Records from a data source

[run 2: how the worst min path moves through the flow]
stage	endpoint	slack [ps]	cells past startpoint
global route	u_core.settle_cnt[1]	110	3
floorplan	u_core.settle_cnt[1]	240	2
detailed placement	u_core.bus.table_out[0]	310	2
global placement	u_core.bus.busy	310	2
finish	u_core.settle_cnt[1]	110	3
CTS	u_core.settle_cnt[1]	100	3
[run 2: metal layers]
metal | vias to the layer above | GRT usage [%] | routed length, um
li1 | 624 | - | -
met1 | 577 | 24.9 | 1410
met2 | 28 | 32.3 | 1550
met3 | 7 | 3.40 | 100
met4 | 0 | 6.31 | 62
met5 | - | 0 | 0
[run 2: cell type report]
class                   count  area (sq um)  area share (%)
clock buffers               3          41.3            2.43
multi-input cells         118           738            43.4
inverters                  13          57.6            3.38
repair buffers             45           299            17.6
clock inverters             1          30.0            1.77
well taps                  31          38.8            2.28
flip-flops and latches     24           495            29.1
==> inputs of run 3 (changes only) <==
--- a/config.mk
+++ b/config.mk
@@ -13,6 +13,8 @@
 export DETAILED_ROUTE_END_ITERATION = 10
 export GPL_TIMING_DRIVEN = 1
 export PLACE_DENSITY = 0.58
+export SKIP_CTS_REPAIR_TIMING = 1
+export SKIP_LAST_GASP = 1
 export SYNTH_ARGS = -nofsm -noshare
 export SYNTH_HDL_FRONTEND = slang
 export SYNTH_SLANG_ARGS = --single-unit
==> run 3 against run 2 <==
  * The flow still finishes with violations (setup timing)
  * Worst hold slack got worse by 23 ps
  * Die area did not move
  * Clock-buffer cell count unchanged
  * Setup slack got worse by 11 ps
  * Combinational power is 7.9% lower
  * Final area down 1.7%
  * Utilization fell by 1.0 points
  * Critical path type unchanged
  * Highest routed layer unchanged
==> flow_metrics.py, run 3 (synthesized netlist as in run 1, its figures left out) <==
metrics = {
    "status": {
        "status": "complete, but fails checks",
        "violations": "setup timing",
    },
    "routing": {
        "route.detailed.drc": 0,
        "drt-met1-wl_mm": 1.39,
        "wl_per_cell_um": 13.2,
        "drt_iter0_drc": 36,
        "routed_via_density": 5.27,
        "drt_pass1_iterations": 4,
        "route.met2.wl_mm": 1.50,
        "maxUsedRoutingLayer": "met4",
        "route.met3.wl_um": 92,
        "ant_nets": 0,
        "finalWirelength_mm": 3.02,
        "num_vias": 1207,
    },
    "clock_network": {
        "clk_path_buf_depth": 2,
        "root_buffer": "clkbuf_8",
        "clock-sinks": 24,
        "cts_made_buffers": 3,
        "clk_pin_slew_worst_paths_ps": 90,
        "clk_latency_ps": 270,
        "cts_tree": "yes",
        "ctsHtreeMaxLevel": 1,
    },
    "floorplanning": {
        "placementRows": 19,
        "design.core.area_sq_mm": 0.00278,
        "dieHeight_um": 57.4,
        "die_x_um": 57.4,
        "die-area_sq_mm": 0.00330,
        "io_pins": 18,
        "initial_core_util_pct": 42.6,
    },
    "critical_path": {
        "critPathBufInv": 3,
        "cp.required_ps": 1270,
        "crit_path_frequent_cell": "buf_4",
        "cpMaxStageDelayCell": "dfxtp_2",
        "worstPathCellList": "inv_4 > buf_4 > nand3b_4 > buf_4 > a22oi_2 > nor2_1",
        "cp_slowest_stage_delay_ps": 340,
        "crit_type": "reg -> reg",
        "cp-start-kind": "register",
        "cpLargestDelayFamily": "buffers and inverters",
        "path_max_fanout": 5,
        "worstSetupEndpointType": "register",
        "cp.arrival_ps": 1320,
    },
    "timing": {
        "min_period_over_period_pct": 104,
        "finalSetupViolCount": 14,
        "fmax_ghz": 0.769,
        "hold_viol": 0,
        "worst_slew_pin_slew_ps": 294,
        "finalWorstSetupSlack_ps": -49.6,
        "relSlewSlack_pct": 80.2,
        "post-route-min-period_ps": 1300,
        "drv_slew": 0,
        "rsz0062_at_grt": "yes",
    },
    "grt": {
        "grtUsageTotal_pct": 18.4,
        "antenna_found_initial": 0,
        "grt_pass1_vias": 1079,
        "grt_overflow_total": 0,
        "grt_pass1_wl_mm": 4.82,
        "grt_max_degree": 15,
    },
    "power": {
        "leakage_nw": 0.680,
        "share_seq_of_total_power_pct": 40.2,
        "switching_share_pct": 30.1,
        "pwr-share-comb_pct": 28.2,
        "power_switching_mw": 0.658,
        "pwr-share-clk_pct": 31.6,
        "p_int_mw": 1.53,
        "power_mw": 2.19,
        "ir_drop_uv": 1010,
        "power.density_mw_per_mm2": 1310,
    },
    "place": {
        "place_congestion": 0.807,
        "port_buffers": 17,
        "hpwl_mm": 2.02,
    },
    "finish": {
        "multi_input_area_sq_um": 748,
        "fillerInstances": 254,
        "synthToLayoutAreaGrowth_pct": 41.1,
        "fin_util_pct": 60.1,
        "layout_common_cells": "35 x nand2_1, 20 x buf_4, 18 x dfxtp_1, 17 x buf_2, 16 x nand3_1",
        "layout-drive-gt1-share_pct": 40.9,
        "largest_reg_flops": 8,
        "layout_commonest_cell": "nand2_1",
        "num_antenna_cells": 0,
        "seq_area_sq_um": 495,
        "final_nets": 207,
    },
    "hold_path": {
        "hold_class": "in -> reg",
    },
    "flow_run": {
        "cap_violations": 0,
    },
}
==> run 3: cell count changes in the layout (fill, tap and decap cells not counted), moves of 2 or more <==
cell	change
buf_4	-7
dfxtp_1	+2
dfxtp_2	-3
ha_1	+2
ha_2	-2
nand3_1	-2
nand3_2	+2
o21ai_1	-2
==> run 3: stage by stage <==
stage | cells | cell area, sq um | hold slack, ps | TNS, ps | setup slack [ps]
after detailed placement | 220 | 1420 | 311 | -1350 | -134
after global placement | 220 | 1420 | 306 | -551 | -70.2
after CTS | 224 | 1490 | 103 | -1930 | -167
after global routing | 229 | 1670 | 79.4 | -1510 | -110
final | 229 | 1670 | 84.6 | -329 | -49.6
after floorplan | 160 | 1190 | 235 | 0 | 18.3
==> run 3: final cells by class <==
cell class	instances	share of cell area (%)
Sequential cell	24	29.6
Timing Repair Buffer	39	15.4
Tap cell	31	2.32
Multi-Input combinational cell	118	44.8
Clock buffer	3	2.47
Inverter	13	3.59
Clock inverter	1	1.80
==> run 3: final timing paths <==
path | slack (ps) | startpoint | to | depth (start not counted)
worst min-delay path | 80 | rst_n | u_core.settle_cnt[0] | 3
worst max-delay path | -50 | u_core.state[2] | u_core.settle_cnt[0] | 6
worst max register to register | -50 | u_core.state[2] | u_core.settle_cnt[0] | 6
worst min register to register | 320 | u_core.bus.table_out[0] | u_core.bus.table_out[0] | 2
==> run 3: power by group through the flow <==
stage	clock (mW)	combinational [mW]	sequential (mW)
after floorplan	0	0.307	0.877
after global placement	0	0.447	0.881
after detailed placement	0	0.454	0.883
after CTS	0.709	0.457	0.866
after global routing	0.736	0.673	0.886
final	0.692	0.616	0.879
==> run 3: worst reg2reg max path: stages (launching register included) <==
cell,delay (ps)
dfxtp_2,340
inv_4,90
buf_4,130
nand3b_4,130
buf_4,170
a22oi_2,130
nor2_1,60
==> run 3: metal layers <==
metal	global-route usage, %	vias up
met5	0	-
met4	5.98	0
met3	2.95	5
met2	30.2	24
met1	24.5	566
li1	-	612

## [WHAT TO WORK ON]
Look above and repeat, character for character, the lines from the first one to the line with "export SYNTH_HDL_FRONTEND = slang", counting both.

## [RESPONSE AREA]
[run 2: how the worst min path moves through the flow]
stage	endpoint	slack [ps]	cells past startpoint
global route	u_core.settle_cnt[1]	110	3
floorplan	u_core.settle_cnt[1]	240	2
detailed placement	u_core.bus.table_out[0]	310	2
global placement	u_core.bus.busy	310	2
finish	u_core.settle_cnt[1]	110	3
CTS	u_core.settle_cnt[1]	100	3
[run 2: metal layers]
metal | vias to the layer above | GRT usage [%] | routed length, um
li1 | 624 | - | -
met1 | 577 | 24.9 | 1410
met2 | 28 | 32.3 | 1550
met3 | 7 | 3.40 | 100
met4 | 0 | 6.31 | 62
met5 | - | 0 | 0
[run 2: cell type report]
class                   count  area (sq um)  area share (%)
clock buffers               3          41.3            2.43
multi-input cells         118           738            43.4
inverters                  13          57.6            3.38
repair buffers             45           299            17.6
clock inverters             1          30.0            1.77
well taps                  31          38.8            2.28
flip-flops and latches     24           495            29.1
==> inputs of run 3 (changes only) <==
--- a/config.mk
+++ b/config.mk
@@ -13,6 +13,8 @@
 export DETAILED_ROUTE_END_ITERATION = 10
 export GPL_TIMING_DRIVEN = 1
 export PLACE_DENSITY = 0.58
+export SKIP_CTS_REPAIR_TIMING = 1
+export SKIP_LAST_GASP = 1
 export SYNTH_ARGS = -nofsm -noshare
 export SYNTH_HDL_FRONTEND = slang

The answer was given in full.